** EXTRACTED MATERIAL follows **
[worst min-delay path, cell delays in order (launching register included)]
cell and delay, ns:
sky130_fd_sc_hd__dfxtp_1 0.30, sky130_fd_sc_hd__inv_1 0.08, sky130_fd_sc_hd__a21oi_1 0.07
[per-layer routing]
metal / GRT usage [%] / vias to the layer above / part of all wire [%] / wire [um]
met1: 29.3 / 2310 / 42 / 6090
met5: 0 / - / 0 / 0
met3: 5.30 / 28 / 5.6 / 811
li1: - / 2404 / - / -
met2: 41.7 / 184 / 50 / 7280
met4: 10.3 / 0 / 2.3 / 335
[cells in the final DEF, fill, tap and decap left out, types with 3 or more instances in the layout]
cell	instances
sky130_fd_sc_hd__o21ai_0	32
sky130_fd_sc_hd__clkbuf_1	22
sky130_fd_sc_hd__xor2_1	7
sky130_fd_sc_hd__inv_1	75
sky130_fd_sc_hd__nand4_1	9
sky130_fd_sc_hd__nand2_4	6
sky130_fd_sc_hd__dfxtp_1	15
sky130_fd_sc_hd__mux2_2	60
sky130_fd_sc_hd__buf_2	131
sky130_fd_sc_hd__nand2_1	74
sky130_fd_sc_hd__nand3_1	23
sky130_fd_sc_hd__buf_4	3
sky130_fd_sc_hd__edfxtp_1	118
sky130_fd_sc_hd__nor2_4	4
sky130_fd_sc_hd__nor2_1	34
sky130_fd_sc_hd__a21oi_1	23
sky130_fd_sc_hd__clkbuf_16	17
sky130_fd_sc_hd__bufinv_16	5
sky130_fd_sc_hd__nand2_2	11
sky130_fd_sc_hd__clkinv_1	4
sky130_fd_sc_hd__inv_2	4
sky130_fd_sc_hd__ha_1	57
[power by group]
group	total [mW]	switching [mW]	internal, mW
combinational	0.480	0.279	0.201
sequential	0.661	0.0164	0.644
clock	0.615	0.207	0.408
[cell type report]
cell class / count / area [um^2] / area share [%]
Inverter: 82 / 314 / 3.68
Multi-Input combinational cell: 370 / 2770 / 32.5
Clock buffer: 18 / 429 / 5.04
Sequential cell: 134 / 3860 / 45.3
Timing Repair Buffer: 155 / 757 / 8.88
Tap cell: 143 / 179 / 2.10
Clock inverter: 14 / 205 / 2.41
** End of EXTRACTED MATERIAL **
— EXERCISE —
From the line containing "cell class /" down to the last line of the records above, print every line exactly, with both ends kept.

— EXPECTED OUTPUT —
cell class / count / area [um^2] / area share [%]
Inverter: 82 / 314 / 3.68
Multi-Input combinational cell: 370 / 2770 / 32.5
Clock buffer: 18 / 429 / 5.04
Sequential cell: 134 / 3860 / 45.3
Timing Repair Buffer: 155 / 757 / 8.88
Tap cell: 143 / 179 / 2.10
Clock inverter: 14 / 205 / 2.41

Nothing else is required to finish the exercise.